WORK REQUEST
The stretch wanted below opens at the line containing "placed_cell_area_um2 1981 \" and closes at the line containing "dieArea_um2 4224 \". Please return it exactly, with no other lines.

(Collected data)
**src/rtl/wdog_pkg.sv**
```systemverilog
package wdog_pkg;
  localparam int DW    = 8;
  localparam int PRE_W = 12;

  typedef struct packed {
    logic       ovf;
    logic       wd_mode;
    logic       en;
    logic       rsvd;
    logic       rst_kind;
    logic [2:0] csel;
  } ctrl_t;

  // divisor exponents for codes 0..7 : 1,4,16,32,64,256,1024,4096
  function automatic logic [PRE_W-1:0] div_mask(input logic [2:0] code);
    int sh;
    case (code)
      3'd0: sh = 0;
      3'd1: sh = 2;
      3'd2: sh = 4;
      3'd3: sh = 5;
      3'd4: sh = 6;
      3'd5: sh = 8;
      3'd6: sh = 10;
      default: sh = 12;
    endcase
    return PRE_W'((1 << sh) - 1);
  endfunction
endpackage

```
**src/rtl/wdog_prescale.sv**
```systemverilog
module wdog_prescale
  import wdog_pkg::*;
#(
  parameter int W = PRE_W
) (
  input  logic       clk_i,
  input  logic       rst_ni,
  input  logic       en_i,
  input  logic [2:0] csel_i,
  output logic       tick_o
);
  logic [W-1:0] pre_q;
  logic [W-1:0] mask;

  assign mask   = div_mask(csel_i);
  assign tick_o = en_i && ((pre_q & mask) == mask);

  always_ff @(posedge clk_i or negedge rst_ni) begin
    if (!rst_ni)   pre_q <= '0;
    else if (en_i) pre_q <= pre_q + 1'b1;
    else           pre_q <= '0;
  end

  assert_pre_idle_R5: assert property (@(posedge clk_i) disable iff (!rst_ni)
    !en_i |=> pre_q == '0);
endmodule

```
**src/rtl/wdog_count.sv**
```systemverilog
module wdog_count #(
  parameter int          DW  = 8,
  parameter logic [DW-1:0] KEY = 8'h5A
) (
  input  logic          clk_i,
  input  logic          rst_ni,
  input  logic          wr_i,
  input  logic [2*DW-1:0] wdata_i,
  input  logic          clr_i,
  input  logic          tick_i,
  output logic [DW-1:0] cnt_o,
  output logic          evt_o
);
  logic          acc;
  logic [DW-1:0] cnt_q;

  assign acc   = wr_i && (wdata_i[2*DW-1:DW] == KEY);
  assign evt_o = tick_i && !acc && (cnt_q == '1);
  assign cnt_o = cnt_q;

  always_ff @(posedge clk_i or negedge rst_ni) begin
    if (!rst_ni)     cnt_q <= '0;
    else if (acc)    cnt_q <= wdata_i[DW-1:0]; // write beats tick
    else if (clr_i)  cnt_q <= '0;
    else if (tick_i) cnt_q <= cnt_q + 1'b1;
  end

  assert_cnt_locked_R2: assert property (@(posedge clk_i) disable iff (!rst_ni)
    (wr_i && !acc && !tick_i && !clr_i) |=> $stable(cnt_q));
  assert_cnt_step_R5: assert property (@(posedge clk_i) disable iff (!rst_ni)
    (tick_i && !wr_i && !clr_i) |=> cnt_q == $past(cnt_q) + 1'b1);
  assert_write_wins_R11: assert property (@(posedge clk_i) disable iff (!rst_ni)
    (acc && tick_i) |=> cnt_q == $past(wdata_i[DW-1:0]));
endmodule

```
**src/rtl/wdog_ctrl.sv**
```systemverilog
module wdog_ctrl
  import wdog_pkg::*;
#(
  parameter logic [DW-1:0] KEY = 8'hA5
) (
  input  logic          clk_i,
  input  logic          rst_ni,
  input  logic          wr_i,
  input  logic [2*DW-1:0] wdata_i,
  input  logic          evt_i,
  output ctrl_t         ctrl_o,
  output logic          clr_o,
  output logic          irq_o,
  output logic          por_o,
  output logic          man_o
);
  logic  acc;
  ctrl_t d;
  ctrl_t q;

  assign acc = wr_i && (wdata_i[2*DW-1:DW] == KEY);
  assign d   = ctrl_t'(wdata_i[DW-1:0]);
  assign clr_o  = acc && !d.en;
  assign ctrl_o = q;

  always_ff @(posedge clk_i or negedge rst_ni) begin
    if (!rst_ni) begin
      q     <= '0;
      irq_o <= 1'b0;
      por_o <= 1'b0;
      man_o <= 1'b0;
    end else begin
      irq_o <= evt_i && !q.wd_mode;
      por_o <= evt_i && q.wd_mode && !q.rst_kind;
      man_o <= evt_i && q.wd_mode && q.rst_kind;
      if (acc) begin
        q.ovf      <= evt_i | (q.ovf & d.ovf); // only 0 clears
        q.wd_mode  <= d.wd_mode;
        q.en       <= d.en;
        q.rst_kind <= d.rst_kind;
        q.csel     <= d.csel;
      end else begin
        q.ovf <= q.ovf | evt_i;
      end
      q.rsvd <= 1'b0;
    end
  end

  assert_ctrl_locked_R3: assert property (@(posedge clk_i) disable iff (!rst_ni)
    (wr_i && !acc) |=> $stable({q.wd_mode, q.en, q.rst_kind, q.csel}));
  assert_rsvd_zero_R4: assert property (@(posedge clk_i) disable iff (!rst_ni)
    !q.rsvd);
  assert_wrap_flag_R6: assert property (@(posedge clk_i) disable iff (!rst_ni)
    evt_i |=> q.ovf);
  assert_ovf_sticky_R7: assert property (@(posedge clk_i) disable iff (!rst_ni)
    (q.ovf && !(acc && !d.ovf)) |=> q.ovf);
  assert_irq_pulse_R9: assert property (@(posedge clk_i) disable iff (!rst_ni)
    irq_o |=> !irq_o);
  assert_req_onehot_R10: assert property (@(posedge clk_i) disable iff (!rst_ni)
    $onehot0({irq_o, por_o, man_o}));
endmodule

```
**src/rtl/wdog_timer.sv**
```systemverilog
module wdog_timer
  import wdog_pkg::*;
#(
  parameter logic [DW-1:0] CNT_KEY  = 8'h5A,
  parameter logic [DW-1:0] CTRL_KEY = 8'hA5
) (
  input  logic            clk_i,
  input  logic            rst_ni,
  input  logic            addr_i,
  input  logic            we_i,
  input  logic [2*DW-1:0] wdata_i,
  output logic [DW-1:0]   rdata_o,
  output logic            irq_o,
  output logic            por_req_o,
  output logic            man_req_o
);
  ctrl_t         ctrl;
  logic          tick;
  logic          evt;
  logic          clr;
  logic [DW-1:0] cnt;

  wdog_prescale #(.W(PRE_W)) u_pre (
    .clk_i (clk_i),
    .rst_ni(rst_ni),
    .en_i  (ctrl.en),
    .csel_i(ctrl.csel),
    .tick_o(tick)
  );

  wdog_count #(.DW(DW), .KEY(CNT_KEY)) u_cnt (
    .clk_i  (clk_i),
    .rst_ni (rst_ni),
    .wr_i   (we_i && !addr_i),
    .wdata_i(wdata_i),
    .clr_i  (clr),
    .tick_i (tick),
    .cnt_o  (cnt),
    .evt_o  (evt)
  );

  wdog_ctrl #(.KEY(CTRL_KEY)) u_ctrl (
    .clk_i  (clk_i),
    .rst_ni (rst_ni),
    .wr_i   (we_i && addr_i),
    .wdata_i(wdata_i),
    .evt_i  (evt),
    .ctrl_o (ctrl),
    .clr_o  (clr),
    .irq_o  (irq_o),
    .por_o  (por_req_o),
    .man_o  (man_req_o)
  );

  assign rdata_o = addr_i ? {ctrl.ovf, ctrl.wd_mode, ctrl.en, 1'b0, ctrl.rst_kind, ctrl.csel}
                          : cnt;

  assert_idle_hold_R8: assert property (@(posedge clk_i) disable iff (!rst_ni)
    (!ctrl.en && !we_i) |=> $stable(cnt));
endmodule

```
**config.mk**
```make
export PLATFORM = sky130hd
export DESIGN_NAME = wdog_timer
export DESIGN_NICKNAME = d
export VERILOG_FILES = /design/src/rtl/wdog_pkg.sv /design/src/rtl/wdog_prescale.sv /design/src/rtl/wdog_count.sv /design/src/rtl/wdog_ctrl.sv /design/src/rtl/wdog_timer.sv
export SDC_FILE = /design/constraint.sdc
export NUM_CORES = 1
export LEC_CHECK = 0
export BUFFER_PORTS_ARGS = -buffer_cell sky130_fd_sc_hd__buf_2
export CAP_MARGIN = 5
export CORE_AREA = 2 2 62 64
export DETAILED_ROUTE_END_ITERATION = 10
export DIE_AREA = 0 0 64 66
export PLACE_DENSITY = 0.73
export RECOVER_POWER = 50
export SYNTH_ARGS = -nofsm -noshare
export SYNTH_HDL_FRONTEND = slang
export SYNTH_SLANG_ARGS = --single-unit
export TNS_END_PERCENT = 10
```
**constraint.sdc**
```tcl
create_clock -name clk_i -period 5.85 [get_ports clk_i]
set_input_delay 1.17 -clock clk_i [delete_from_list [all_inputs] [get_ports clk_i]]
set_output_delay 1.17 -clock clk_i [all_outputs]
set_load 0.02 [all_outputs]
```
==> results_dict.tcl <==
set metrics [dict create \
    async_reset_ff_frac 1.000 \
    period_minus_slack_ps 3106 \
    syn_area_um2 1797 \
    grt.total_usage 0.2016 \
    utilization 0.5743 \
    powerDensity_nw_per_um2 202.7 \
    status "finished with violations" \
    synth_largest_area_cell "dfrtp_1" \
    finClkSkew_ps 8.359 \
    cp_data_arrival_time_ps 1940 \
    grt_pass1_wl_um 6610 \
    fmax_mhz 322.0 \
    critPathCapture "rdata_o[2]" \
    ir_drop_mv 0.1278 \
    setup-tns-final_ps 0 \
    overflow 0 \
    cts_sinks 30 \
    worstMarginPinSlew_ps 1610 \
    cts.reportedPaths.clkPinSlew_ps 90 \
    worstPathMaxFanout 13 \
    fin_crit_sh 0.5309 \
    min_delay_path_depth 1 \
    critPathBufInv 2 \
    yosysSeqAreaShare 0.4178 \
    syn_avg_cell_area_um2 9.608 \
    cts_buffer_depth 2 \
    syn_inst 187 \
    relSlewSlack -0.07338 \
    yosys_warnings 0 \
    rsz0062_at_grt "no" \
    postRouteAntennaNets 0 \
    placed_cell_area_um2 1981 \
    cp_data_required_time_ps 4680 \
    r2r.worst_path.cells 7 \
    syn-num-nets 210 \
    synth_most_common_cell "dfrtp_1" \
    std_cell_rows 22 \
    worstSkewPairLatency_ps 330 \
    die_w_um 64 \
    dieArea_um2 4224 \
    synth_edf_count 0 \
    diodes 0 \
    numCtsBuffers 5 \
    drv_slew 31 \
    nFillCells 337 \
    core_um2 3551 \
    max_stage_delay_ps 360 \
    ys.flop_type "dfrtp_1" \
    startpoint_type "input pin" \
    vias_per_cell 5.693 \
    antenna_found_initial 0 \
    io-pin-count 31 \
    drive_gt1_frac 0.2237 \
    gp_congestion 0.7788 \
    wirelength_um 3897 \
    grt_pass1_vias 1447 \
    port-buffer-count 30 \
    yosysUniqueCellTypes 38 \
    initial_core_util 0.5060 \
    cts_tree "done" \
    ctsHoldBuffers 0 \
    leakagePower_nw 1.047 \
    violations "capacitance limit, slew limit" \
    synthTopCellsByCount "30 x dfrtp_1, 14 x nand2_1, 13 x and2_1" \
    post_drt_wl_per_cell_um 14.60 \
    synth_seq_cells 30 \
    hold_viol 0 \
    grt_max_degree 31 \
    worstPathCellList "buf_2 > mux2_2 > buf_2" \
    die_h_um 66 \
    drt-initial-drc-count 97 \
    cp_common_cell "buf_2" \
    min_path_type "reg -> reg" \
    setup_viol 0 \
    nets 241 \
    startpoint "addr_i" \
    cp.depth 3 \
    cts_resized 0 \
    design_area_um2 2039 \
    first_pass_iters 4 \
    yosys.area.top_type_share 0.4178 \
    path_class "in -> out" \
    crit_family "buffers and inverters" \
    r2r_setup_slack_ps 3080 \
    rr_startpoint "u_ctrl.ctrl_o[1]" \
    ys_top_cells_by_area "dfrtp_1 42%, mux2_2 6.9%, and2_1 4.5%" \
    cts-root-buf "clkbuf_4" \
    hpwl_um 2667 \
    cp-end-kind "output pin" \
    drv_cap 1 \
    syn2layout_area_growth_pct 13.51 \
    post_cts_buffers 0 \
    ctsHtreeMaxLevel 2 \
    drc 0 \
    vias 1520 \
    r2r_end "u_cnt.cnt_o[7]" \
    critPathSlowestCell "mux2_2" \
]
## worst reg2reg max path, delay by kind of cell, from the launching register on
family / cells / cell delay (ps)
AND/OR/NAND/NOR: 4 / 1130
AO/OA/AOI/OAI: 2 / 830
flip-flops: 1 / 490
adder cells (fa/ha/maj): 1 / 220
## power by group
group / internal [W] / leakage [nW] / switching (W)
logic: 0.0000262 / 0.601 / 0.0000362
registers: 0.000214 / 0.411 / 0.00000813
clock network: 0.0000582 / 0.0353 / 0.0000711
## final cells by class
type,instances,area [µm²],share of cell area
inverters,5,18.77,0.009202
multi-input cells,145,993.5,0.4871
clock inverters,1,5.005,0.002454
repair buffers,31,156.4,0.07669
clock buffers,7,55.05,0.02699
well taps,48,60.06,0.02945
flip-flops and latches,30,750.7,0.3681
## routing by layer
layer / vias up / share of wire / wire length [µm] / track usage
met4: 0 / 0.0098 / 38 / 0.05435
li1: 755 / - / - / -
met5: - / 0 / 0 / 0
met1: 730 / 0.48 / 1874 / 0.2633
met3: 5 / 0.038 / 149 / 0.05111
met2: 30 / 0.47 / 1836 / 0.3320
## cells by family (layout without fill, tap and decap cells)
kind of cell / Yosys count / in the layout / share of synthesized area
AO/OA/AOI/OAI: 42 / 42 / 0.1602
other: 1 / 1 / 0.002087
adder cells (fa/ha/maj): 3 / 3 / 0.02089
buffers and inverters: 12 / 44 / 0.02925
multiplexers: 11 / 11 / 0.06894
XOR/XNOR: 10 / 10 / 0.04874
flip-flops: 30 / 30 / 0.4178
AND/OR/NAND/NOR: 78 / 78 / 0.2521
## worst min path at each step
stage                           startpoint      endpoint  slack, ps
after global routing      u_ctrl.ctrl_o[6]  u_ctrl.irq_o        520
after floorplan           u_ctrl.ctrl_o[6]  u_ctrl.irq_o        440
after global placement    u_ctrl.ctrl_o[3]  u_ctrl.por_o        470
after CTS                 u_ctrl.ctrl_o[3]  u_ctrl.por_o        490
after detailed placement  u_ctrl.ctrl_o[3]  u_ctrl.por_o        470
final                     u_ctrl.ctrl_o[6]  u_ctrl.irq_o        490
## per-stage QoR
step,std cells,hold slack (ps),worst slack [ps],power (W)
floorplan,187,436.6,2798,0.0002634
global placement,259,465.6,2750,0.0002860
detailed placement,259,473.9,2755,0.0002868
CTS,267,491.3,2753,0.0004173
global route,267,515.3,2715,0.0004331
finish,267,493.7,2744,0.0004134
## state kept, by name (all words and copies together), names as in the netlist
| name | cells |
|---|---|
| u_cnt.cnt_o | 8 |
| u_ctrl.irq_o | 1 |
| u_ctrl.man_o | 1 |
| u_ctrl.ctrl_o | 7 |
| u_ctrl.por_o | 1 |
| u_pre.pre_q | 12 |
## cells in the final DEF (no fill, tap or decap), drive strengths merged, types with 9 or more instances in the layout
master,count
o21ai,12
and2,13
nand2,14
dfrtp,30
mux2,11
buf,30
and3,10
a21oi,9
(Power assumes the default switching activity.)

EXERCISE ANSWER
    placed_cell_area_um2 1981 \
    cp_data_required_time_ps 4680 \
    r2r.worst_path.cells 7 \
    syn-num-nets 210 \
    synth_most_common_cell "dfrtp_1" \
    std_cell_rows 22 \
    worstSkewPairLatency_ps 330 \
    die_w_um 64 \
    dieArea_um2 4224 \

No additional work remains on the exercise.